What you have to do — Copy out each line of the listing that has the word "make" in it.

Data to use —
==> build 69: inputs <==
==> flow/design.v <==
`timescale 1ns / 1ps
module HalfAdder(
    input a,  
    input b,  
    output f,  
    output carryOut  
    );
    xor(f, a, b);
    and(carryOut, a, b);
endmodule
`timescale 1ns / 1ps
module FullAdder(
    input a,
    input b,
    input carryIn,
    output sum,
    output carryOut
    );
    wire ha1Sum, ha1CarryOut, ha2CarryOut;
    HalfAdder halfAdder1(a, b, ha1Sum, ha1CarryOut);
    HalfAdder halfAdder2(ha1Sum, carryIn, sum, ha2CarryOut);
    or(carryOut, ha1CarryOut, ha2CarryOut);
endmodule
`timescale 1ns / 1ps
module MultiAnd16(
    input [15:0] a,
    input b,
    output [15:0] c
    );
    and(c[0], a[0], b);
    and(c[1], a[1], b);
    and(c[2], a[2], b);
    and(c[3], a[3], b);
    and(c[4], a[4], b);
    and(c[5], a[5], b);
    and(c[6], a[6], b);
    and(c[7], a[7], b);
    and(c[8], a[8], b);
    and(c[9], a[9], b);
    and(c[10], a[10], b);
    and(c[11], a[11], b);
    and(c[12], a[12], b);
    and(c[13], a[13], b);
    and(c[14], a[14], b);
    and(c[15], a[15], b);
endmodule
`timescale 1ns / 1ps
module MultiAdd15(
    input [14:0] a,
    input [14:0] b,
    input [14:0] carryIn,
    output [14:0] sum,
    output [14:0] carryOut
    );
    FullAdder fa0(a[0], b[0], carryIn[0], sum[0], carryOut[0]);  
    FullAdder fa1(a[1], b[1], carryIn[1], sum[1], carryOut[1]);
    FullAdder fa2(a[2], b[2], carryIn[2], sum[2], carryOut[2]);
    FullAdder fa3(a[3], b[3], carryIn[3], sum[3], carryOut[3]);
    FullAdder fa4(a[4], b[4], carryIn[4], sum[4], carryOut[4]);
    FullAdder fa5(a[5], b[5], carryIn[5], sum[5], carryOut[5]);
    FullAdder fa6(a[6], b[6], carryIn[6], sum[6], carryOut[6]);
    FullAdder fa7(a[7], b[7], carryIn[7], sum[7], carryOut[7]);
    FullAdder fa8(a[8], b[8], carryIn[8], sum[8], carryOut[8]);
    FullAdder fa9(a[9], b[9], carryIn[9], sum[9], carryOut[9]);
    FullAdder fa10(a[10], b[10], carryIn[10], sum[10], carryOut[10]);
    FullAdder fa11(a[11], b[11], carryIn[11], sum[11], carryOut[11]);
    FullAdder fa12(a[12], b[12], carryIn[12], sum[12], carryOut[12]);
    FullAdder fa13(a[13], b[13], carryIn[13], sum[13], carryOut[13]);
    FullAdder fa14(a[14], b[14], carryIn[14], sum[14], carryOut[14]);
endmodule
`timescale 1ns / 1ps
module ArrayMultiplier(
    input [15:0] a,
    input [15:0] b,
    output [31:0] f
    );
    wire [15:0] tmpAnd [0:15];
    wire [14:0] tmpSum [0:14];
    wire [14:0] tmpCarry [0:15];
    MultiAnd16 and0(a, b[0], tmpAnd[0]);
    MultiAnd16 and1(a, b[1], tmpAnd[1]);
    MultiAnd16 and2(a, b[2], tmpAnd[2]);
    MultiAnd16 and3(a, b[3], tmpAnd[3]);
    MultiAnd16 and4(a, b[4], tmpAnd[4]);
    MultiAnd16 and5(a, b[5], tmpAnd[5]);
    MultiAnd16 and6(a, b[6], tmpAnd[6]);
    MultiAnd16 and7(a, b[7], tmpAnd[7]);
    MultiAnd16 and8(a, b[8], tmpAnd[8]);
    MultiAnd16 and9(a, b[9], tmpAnd[9]);
    MultiAnd16 and10(a, b[10], tmpAnd[10]);
    MultiAnd16 and11(a, b[11], tmpAnd[11]);
    MultiAnd16 and12(a, b[12], tmpAnd[12]);
    MultiAnd16 and13(a, b[13], tmpAnd[13]);
    MultiAnd16 and14(a, b[14], tmpAnd[14]);
    MultiAnd16 and15(a, b[15], tmpAnd[15]);
    MultiAdd15 add0(tmpAnd[0][15:1], tmpAnd[1][14:0], 15'd0, tmpSum[0], tmpCarry[0]);
    MultiAdd15 add1({tmpAnd[1][15], tmpSum[0][14:1]}, tmpAnd[2][14:0], tmpCarry[0], tmpSum[1], tmpCarry[1]);
    MultiAdd15 add2({tmpAnd[2][15], tmpSum[1][14:1]}, tmpAnd[3][14:0], tmpCarry[1], tmpSum[2], tmpCarry[2]);
    MultiAdd15 add3({tmpAnd[3][15], tmpSum[2][14:1]}, tmpAnd[4][14:0], tmpCarry[2], tmpSum[3], tmpCarry[3]);
    MultiAdd15 add4({tmpAnd[4][15], tmpSum[3][14:1]}, tmpAnd[5][14:0], tmpCarry[3], tmpSum[4], tmpCarry[4]);
    MultiAdd15 add5({tmpAnd[5][15], tmpSum[4][14:1]}, tmpAnd[6][14:0], tmpCarry[4], tmpSum[5], tmpCarry[5]);
    MultiAdd15 add6({tmpAnd[6][15], tmpSum[5][14:1]}, tmpAnd[7][14:0], tmpCarry[5], tmpSum[6], tmpCarry[6]);
    MultiAdd15 add7({tmpAnd[7][15], tmpSum[6][14:1]}, tmpAnd[8][14:0], tmpCarry[6], tmpSum[7], tmpCarry[7]);
    MultiAdd15 add8({tmpAnd[8][15], tmpSum[7][14:1]}, tmpAnd[9][14:0], tmpCarry[7], tmpSum[8], tmpCarry[8]);
    MultiAdd15 add9({tmpAnd[9][15], tmpSum[8][14:1]}, tmpAnd[10][14:0], tmpCarry[8], tmpSum[9], tmpCarry[9]);
    MultiAdd15 add10({tmpAnd[10][15], tmpSum[9][14:1]}, tmpAnd[11][14:0], tmpCarry[9], tmpSum[10], tmpCarry[10]);
    MultiAdd15 add11({tmpAnd[11][15], tmpSum[10][14:1]}, tmpAnd[12][14:0], tmpCarry[10], tmpSum[11], tmpCarry[11]);
    MultiAdd15 add12({tmpAnd[12][15], tmpSum[11][14:1]}, tmpAnd[13][14:0], tmpCarry[11], tmpSum[12], tmpCarry[12]);
    MultiAdd15 add13({tmpAnd[13][15], tmpSum[12][14:1]}, tmpAnd[14][14:0], tmpCarry[12], tmpSum[13], tmpCarry[13]);
    MultiAdd15 add14({tmpAnd[14][15], tmpSum[13][14:1]}, tmpAnd[15][14:0], tmpCarry[13], tmpSum[14], tmpCarry[14]);
    FullAdder add15(tmpSum[14][1], tmpCarry[14][0], 1'b0, f[16], tmpCarry[15][0]);
    FullAdder add16(tmpSum[14][2], tmpCarry[14][1], tmpCarry[15][0], f[17], tmpCarry[15][1]);
    FullAdder add17(tmpSum[14][3], tmpCarry[14][2], tmpCarry[15][1], f[18], tmpCarry[15][2]);
    FullAdder add18(tmpSum[14][4], tmpCarry[14][3], tmpCarry[15][2], f[19], tmpCarry[15][3]);
    FullAdder add19(tmpSum[14][5], tmpCarry[14][4], tmpCarry[15][3], f[20], tmpCarry[15][4]);
    FullAdder add20(tmpSum[14][6], tmpCarry[14][5], tmpCarry[15][4], f[21], tmpCarry[15][5]);
    FullAdder add21(tmpSum[14][7], tmpCarry[14][6], tmpCarry[15][5], f[22], tmpCarry[15][6]);
    FullAdder add22(tmpSum[14][8], tmpCarry[14][7], tmpCarry[15][6], f[23], tmpCarry[15][7]);
    FullAdder add23(tmpSum[14][9], tmpCarry[14][8], tmpCarry[15][7], f[24], tmpCarry[15][8]);
    FullAdder add24(tmpSum[14][10], tmpCarry[14][9], tmpCarry[15][8], f[25], tmpCarry[15][9]);
    FullAdder add25(tmpSum[14][11], tmpCarry[14][10], tmpCarry[15][9], f[26], tmpCarry[15][10]);
    FullAdder add26(tmpSum[14][12], tmpCarry[14][11], tmpCarry[15][10], f[27], tmpCarry[15][11]);
    FullAdder add27(tmpSum[14][13], tmpCarry[14][12], tmpCarry[15][11], f[28], tmpCarry[15][12]);
    FullAdder add28(tmpSum[14][14], tmpCarry[14][13], tmpCarry[15][12], f[29], tmpCarry[15][13]);
    FullAdder add29(tmpAnd[15][15], tmpCarry[14][14], tmpCarry[15][13], f[30], f[31]);
    assign f[0] = tmpAnd[0][0];
    assign f[1] = tmpSum[0][0];
    assign f[2] = tmpSum[1][0];
    assign f[3] = tmpSum[2][0];
    assign f[4] = tmpSum[3][0];
    assign f[5] = tmpSum[4][0];
    assign f[6] = tmpSum[5][0];
    assign f[7] = tmpSum[6][0];
    assign f[8] = tmpSum[7][0];
    assign f[9] = tmpSum[8][0];
    assign f[10] = tmpSum[9][0];
    assign f[11] = tmpSum[10][0];
    assign f[12] = tmpSum[11][0];
    assign f[13] = tmpSum[12][0];
    assign f[14] = tmpSum[13][0];
    assign f[15] = tmpSum[14][0];
endmodule
`timescale 1ns / 1ps
module RippleAdder8(
    input [7:0] a,
    input [7:0] b,
    input carryIn,
    output [7:0] sum,
    output carryOut
    );
    wire tmpCarry [0:6];
    FullAdder fa0(a[0], b[0], carryIn, sum[0], tmpCarry[0]);  
    FullAdder fa1(a[1], b[1], tmpCarry[0], sum[1], tmpCarry[1]);
    FullAdder fa2(a[2], b[2], tmpCarry[1], sum[2], tmpCarry[2]);
    FullAdder fa3(a[3], b[3], tmpCarry[2], sum[3], tmpCarry[3]);
    FullAdder fa4(a[4], b[4], tmpCarry[3], sum[4], tmpCarry[4]);
    FullAdder fa5(a[5], b[5], tmpCarry[4], sum[5], tmpCarry[5]);
    FullAdder fa6(a[6], b[6], tmpCarry[5], sum[6], tmpCarry[6]);
    FullAdder fa7(a[7], b[7], tmpCarry[6], sum[7], carryOut);  
endmodule
`timescale 1ns / 1ps
module Adder32(
    input [31:0] a,
    input [31:0] b,
    output [31:0] sum,
    output carryOut
    );
    wire tmpCarry [0:2];
    RippleAdder8 add0(a[7:0], b[7:0], 1'b0, sum[7:0], tmpCarry[0]);
    RippleAdder8 add1(a[15:8], b[15:8], tmpCarry[0], sum[15:8], tmpCarry[1]);
    RippleAdder8 add2(a[23:16], b[23:16], tmpCarry[1], sum[23:16], tmpCarry[2]);
    RippleAdder8 add3(a[31:24], b[31:24], tmpCarry[2], sum[31:24], carryOut);
endmodule
// mul
module mul(
    input  wire        clk,
    input  wire        rst,
    input  wire [63:0] lm,
    input  wire [63:0] rm,
    input  wire [1:0]  Data_type,
    output reg  [19:0] mul_out
);
wire is_8;
wire is_exp4;
wire is_ternary;
assign is_8 = Data_type==2'b11 || Data_type==2'b00; 
assign lm_is_int8 = Data_type==2'b11;
assign is_exp4 = Data_type==2'b10;
assign is_ternary = Data_type==2'b01;
wire [8:0] lms_0;
wire [8:0] lms_1;
wire [8:0] lms_2;
wire [8:0] lms_3;
wire [8:0] lms_4;
wire [8:0] lms_5;
wire [8:0] lms_6;
wire [8:0] lms_7;
wire [7:0] rm8_0;
wire [7:0] rm8_1;
wire [7:0] rm8_2;
wire [7:0] rm8_3;
wire [7:0] rm8_4;
wire [7:0] rm8_5;
wire [7:0] rm8_6;
wire [7:0] rm8_7;
wire [16:0] mul_int8_0;
wire [16:0] mul_int8_1;
wire [16:0] mul_int8_2;
wire [16:0] mul_int8_3;
wire [16:0] mul_int8_4;
wire [16:0] mul_int8_5;
wire [16:0] mul_int8_6;
wire [16:0] mul_int8_7;
assign lms_0 = !is_8 ? 9'd0 : lm_is_int8 ? {lm[7 ],lm[7 :0 ]} : {1'b0,lm[7 :0 ]};
assign lms_1 = !is_8 ? 9'd0 : lm_is_int8 ? {lm[15],lm[15:8 ]} : {1'b0,lm[15:8 ]};
assign lms_2 = !is_8 ? 9'd0 : lm_is_int8 ? {lm[23],lm[23:16]} : {1'b0,lm[23:16]};
assign lms_3 = !is_8 ? 9'd0 : lm_is_int8 ? {lm[31],lm[31:24]} : {1'b0,lm[31:24]};
assign lms_4 = !is_8 ? 9'd0 : lm_is_int8 ? {lm[39],lm[39:32]} : {1'b0,lm[39:32]};
assign lms_5 = !is_8 ? 9'd0 : lm_is_int8 ? {lm[47],lm[47:40]} : {1'b0,lm[47:40]};
assign lms_6 = !is_8 ? 9'd0 : lm_is_int8 ? {lm[55],lm[55:48]} : {1'b0,lm[55:48]};
assign lms_7 = !is_8 ? 9'd0 : lm_is_int8 ? {lm[63],lm[63:56]} : {1'b0,lm[63:56]};
assign {rm8_7,rm8_6,rm8_5,rm8_4,rm8_3,rm8_2,rm8_1,rm8_0} = rm;
mul_int8     u_mul_int8_0(
     .rs1   (lms_0     )
    ,.rs2   (rm8_0     )
    ,.mul   (mul_int8_0)
);
mul_int8     u_mul_int8_1(
     .rs1   (lms_1     )
    ,.rs2   (rm8_1     )
    ,.mul   (mul_int8_1)
);
mul_int8     u_mul_int8_2(
     .rs1   (lms_2     )
    ,.rs2   (rm8_2     )
    ,.mul   (mul_int8_2)
);
mul_int8     u_mul_int8_3(
     .rs1   (lms_3     )
    ,.rs2   (rm8_3     )
    ,.mul   (mul_int8_3)
);
mul_int8     u_mul_int8_4(
     .rs1   (lms_4     )
    ,.rs2   (rm8_4     )
    ,.mul   (mul_int8_4)
);
mul_int8     u_mul_int8_5(
     .rs1   (lms_5     )
    ,.rs2   (rm8_5     )
    ,.mul   (mul_int8_5)
);
mul_int8     u_mul_int8_6(
     .rs1   (lms_6     )
    ,.rs2   (rm8_6     )
    ,.mul   (mul_int8_6)
);
mul_int8     u_mul_int8_7(
  ...
Size in the first run: roughly 6,300 cells after synthesis, ~160 flip-flops, roughly 150 I/O pins, about 46,000 um2 of cells after synthesis.
make LEC_CHECK=0 CAP_MARGIN=20 CORE_ASPECT_RATIO=0.5 CORE_MARGIN=7 CORE_UTILIZATION=60 CTS_CLUSTER_DIAMETER=293 CTS_CLUSTER_SIZE=99 HOLD_SLACK_MARGIN=-0.09 PLACE_DENSITY=0.76 SLEW_MARGIN=20 TNS_END_PERCENT=20 finish   # period 6.5 ns
run.sh (not shown) runs the stock make flow with config.mk's settings and CLKGATE_MAP_FILE=.
The starting point finished clean.
Next try:
- CELL_PAD_IN_SITES_DETAIL_PLACEMENT: not set -> 2
- CORE_ASPECT_RATIO: 0.5 -> not set
- CORE_MARGIN: 7 -> 2
- CORE_UTILIZATION: 60 -> 40
- CTS_CLUSTER_DIAMETER: 293 -> not set
- CTS_CLUSTER_SIZE: 99 -> not set
- GPL_ROUTABILITY_DRIVEN: not set -> 0
- HOLD_SLACK_MARGIN: -0.09 -> 0.16
- MAX_ROUTING_LAYER: not set -> met4
- PLACE_DENSITY: 0.76 -> 0.58
- TNS_END_PERCENT: 20 -> 5
With this change the flow died in global routing.
Die area is higher by 38%.
Synthesized cell count is unchanged.
Area after synthesis is unchanged.
Next try:
- CAP_MARGIN: 20 -> 0
- CELL_PAD_IN_SITES_DETAIL_PLACEMENT: 2 -> not set
- CORE_MARGIN: 2 -> 10
- CORE_UTILIZATION: 40 -> 65
- CTS_CLUSTER_DIAMETER: not set -> 245
- CTS_CLUSTER_SIZE: not set -> 95
- GPL_ROUTABILITY_DRIVEN: 0 -> not set
- HOLD_SLACK_MARGIN: 0.16 -> not set
- MAX_ROUTING_LAYER: met4 -> not set
- PLACE_DENSITY: 0.58 -> 0.39
Outcome: The changed run finished with timing, DRC and antenna clean; synthesized cell count does not change; die area falls by 30%; area after synthesis does not change.
Next try:
- CAP_MARGIN: 0 -> 20
- CORE_ASPECT_RATIO: not set -> 0.5
- CORE_MARGIN: 10 -> 7
- CORE_UTILIZATION: 65 -> 60
- CTS_CLUSTER_DIAMETER: 245 -> 293
- CTS_CLUSTER_SIZE: 95 -> 99
- HOLD_SLACK_MARGIN: not set -> -0.09
- PLACE_DENSITY: 0.39 -> 0.76
- SETUP_SLACK_MARGIN: not set -> -0.65
- TNS_END_PERCENT: 5 -> 20
Routed wire length increases by 3.1%.
Power increases by 2.8%.
Cell area barely changes.
Critical path depth drops by 2.
Hold slack improved by 220 ps.
Next try:
- CORE_MARGIN: 7 -> 2
- PLACE_DENSITY: 0.76 -> not set
- SETUP_SLACK_MARGIN: -0.65 -> not set
Result:
- power rose by 2.1%
- cell area increases by 0.39%
- wire length barely changes
- clock skew hardly moves
- core utilization went up by 0.18 points
- count of clock-buffer cells in the layout does not change
- combinational power goes up by about 3%
- worst setup slack gains 82 ps
- clock power drops by about 5%
- first-iteration DRC count went down by 17%
- cell count climbs by 0.35%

Result —
make LEC_CHECK=0 CAP_MARGIN=20 CORE_ASPECT_RATIO=0.5 CORE_MARGIN=7 CORE_UTILIZATION=60 CTS_CLUSTER_DIAMETER=293 CTS_CLUSTER_SIZE=99 HOLD_SLACK_MARGIN=-0.09 PLACE_DENSITY=0.76 SLEW_MARGIN=20 TNS_END_PERCENT=20 finish   # period 6.5 ns
run.sh (not shown) runs the stock make flow with config.mk's settings and CLKGATE_MAP_FILE=.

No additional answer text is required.